First of all, it’s been almost two weeks that I have no gone outside any more than ten feet from my door. So I really have cabin favor. . .
Secondly, I have been fighting a head cold (just sinuses, no fever), depression, and writer’s block. . . so I have been really out of it.
So I was surprised (which I shouldn’t have been). . . to find out that in April is Camp NaNoWriMo 2020 . . (https://www.nanowromo.org/ Nanowrimo and Camp Nanowrimo on the same site now). I’m Rebekah1213 on Camp NaNoWriMo.
So since I am feeling better, and I need to get back in to the writing groove for my sanity. . . I am trying to writing in Camp NaNoWriMo.
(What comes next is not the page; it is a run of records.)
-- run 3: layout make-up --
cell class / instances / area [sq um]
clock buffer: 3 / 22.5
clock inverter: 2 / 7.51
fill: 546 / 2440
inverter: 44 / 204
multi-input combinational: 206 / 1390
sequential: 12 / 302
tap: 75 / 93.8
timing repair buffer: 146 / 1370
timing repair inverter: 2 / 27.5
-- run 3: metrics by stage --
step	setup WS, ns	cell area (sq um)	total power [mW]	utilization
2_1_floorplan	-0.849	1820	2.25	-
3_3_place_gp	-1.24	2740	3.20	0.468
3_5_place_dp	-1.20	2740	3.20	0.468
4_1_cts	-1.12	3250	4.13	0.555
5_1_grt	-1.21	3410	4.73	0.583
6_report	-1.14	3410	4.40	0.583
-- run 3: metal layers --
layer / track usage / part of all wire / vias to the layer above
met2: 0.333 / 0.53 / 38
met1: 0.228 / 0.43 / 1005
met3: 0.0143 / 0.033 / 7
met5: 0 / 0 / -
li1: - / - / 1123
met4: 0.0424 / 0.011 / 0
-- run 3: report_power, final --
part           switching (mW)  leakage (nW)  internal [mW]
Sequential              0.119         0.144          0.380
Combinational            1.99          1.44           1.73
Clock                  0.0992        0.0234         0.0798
### src/rtl/axi_lite_slave_regs_if.sv
// AXI4-Lite bus bundle for axi_lite_slave_regs.
// The master drives requests and response readies; the slave drives the rest.
interface axi_lite_slave_regs_if #(
  parameter int ALEN = 32,
  parameter int DLEN = 32
);
  logic              awvalid;
  logic              awready;
  logic [ALEN-1:0]   awaddr;
  logic [2:0]        awprot;
  logic              wvalid;
  logic              wready;
  logic [DLEN-1:0]   wdata;
  logic [DLEN/8-1:0] wstrb;
  logic              bvalid;
  logic              bready;
  logic [1:0]        bresp;
  logic              arvalid;
  logic              arready;
  logic [ALEN-1:0]   araddr;
  logic [2:0]        arprot;
  logic              rvalid;
  logic              rready;
  logic [DLEN-1:0]   rdata;
  logic [1:0]        rresp;

  modport master (
    output awvalid, awaddr, awprot,
    output wvalid, wdata, wstrb,
    output bready,
    output arvalid, araddr, arprot,
    output rready,
    input  awready, wready,
    input  bvalid, bresp,
    input  arready,
    input  rvalid, rdata, rresp
  );

  modport slave (
    input  awvalid, awaddr, awprot,
    input  wvalid, wdata, wstrb,
    input  bready,
    input  arvalid, araddr, arprot,
    input  rready,
    output awready, wready,
    output bvalid, bresp,
    output arready,
    output rvalid, rdata, rresp
  );
endinterface
File: src/rtl/prog_clock_divider.sv
// Multi-channel runtime-programmable clock divider / tick generator.
// Optional CLKDIV_SYNC_EN adds a sync_all input that restarts every channel in phase.
module prog_clock_divider_ch #(
  parameter int WIDTH        = 32,
  parameter int DEFAULT_HALF = 250000
) (
  input  logic             clk,
  input  logic             rst,
  input  logic             en,
  input  logic             wr,
  input  logic [WIDTH-1:0] wr_half,
  input  logic             sync,
  output logic             clk_out,
  output logic             tick,
  output logic             pending
);
  logic [WIDTH-1:0] half, pend_half, cnt;
  logic             run, tc, apply;

  always_comb begin
    run   = en && (half != '0);
    tc    = run && (cnt == half - WIDTH'(1));
    // New divisor only lands at the end of a full period, or at once when stopped
    apply = pending && ((half == '0) || (tc && clk_out));
  end

  always_ff @(posedge clk or negedge rst) begin
    if (!rst) begin
      half      <= WIDTH'(DEFAULT_HALF);
      pend_half <= '0;
      pending   <= 1'b0;
      cnt       <= '0;
      clk_out   <= 1'b0;
      tick      <= 1'b0;
    end else begin
      if (wr) begin
        pending   <= 1'b1;
        pend_half <= wr_half;
      end else if (apply) begin
        pending   <= 1'b0;
      end
      if (apply) half <= pend_half;

      if (sync || half == '0) begin
        cnt     <= '0;
        clk_out <= 1'b0;
        tick    <= 1'b0;
      end else if (tc) begin
        cnt     <= '0;
        clk_out <= ~clk_out;
        tick    <= ~clk_out;
      end else if (run) begin
        cnt     <= cnt + WIDTH'(1);
        tick    <= 1'b0;
      end else begin
        tick    <= 1'b0;
      end
    end
  end
endmodule

module prog_clock_divider #(
  parameter int N_CH         = 4,
  parameter int WIDTH        = 32,
  parameter int DEFAULT_HALF = 250000,
  parameter int CH_W         = (N_CH > 1) ? $clog2(N_CH) : 1
) (
  input  logic             clk,
  input  logic             rst,
  input  logic [N_CH-1:0]  en,
  input  logic             cfg_valid,
  output logic             cfg_ready,
  input  logic [CH_W-1:0]  cfg_ch,
  input  logic [WIDTH-1:0] cfg_half,
`ifdef CLKDIV_SYNC_EN
  input  logic             sync_all,
`endif
  output logic [N_CH-1:0]  clk_out,
  output logic [N_CH-1:0]  tick
);
  logic [N_CH-1:0] pending, wr;
  logic            sync;

`ifdef CLKDIV_SYNC_EN
  assign sync = sync_all;
`else
  assign sync = 1'b0;
`endif

  // Out-of-range channel never matches, so it is accepted and dropped
  always_comb begin
    cfg_ready = 1'b1;
    for (int i = 0; i < N_CH; i++)
      if (cfg_ch == CH_W'(i) && pending[i]) cfg_ready = 1'b0;
  end

  for (genvar i = 0; i < N_CH; i++) begin : g_ch
    assign wr[i] = cfg_valid && cfg_ready && (cfg_ch == CH_W'(i));
    prog_clock_divider_ch #(.WIDTH(WIDTH), .DEFAULT_HALF(DEFAULT_HALF)) u_ch (
      .clk     (clk),
      .rst     (rst),
      .en      (en[i]),
      .wr      (wr[i]),
      .wr_half (cfg_half),
      .sync    (sync),
      .clk_out (clk_out[i]),
      .tick    (tick[i]),
      .pending (pending[i])
    );
  end
endmodule

File: config.mk
export PLATFORM = sky130hd
export DESIGN_NAME = prog_clock_divider
export DESIGN_NICKNAME = d
export VERILOG_FILES = /design/src/rtl/prog_clock_divider.sv
export SDC_FILE = /design/constraint.sdc
export NUM_CORES = 1
export LEC_CHECK = 0
export CAP_MARGIN = 20
export CORE_UTILIZATION = 40
export DETAILED_ROUTE_END_ITERATION = 10
export GPL_TIMING_DRIVEN = 0
export PLACE_DENSITY = 0.62
export SETUP_SLACK_MARGIN = 0.2
export SLEW_MARGIN = 20
export SYNTH_ARGS = -nofsm -noshare
export SYNTH_HDL_FRONTEND = slang
export SYNTH_SLANG_ARGS = --single-unit
File: constraint.sdc
create_clock -name clk -period 3.66 [get_ports clk]
set_clock_uncertainty 0.15 [all_clocks]
set_input_delay 0.732 -clock clk [delete_from_list [all_inputs] [get_ports clk]]
set_output_delay 0.732 -clock clk [all_outputs]
set_load 0.005 [all_outputs]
I am rebelling this time. . . I am working on multi projects. . . I’m calling the project writings of me. Each project has some element of me. . . Write on what I know and want right?
1. I have working on short stories in a different name. (A few know both Rebekah Quinne and my other pen name.)
2. I also working on a depression project. . . I’ve trying to face my depression creatively. . . It makes me feel like there is a war in my head, So why not write about it?
3. I thought about getting creative with this cabin fever and write fictional stories based on the changes that this virus has put on people.
However my goal is at least 30,000 words. This is simply 1,000 words per day. I can do that in my sleep.
I just hope, I have energy, and motivation to get through my writing. I miss writing and I feel unlike myself without it.
I just need to get back and writing and typing. I have been journaling a lot more for documentation of the virus and how I feel in a type of lock down. (Note: It’s not an extreme lock down, but it feels that way. . . only get out for emergency. . . it’s not an emergency.)
Anyway, I need to work on notes for Camp NaNoWriMo. . . keep you updated.
It’s November 22nd, and I have about just over 20k words written.
I know with my physical and mental health issues that I am not going to push 30k in less than ten days.
However I’m not taking this as a failure, but as lessons learned.
I have learned that when working with a friend, I have to reorganize my time better.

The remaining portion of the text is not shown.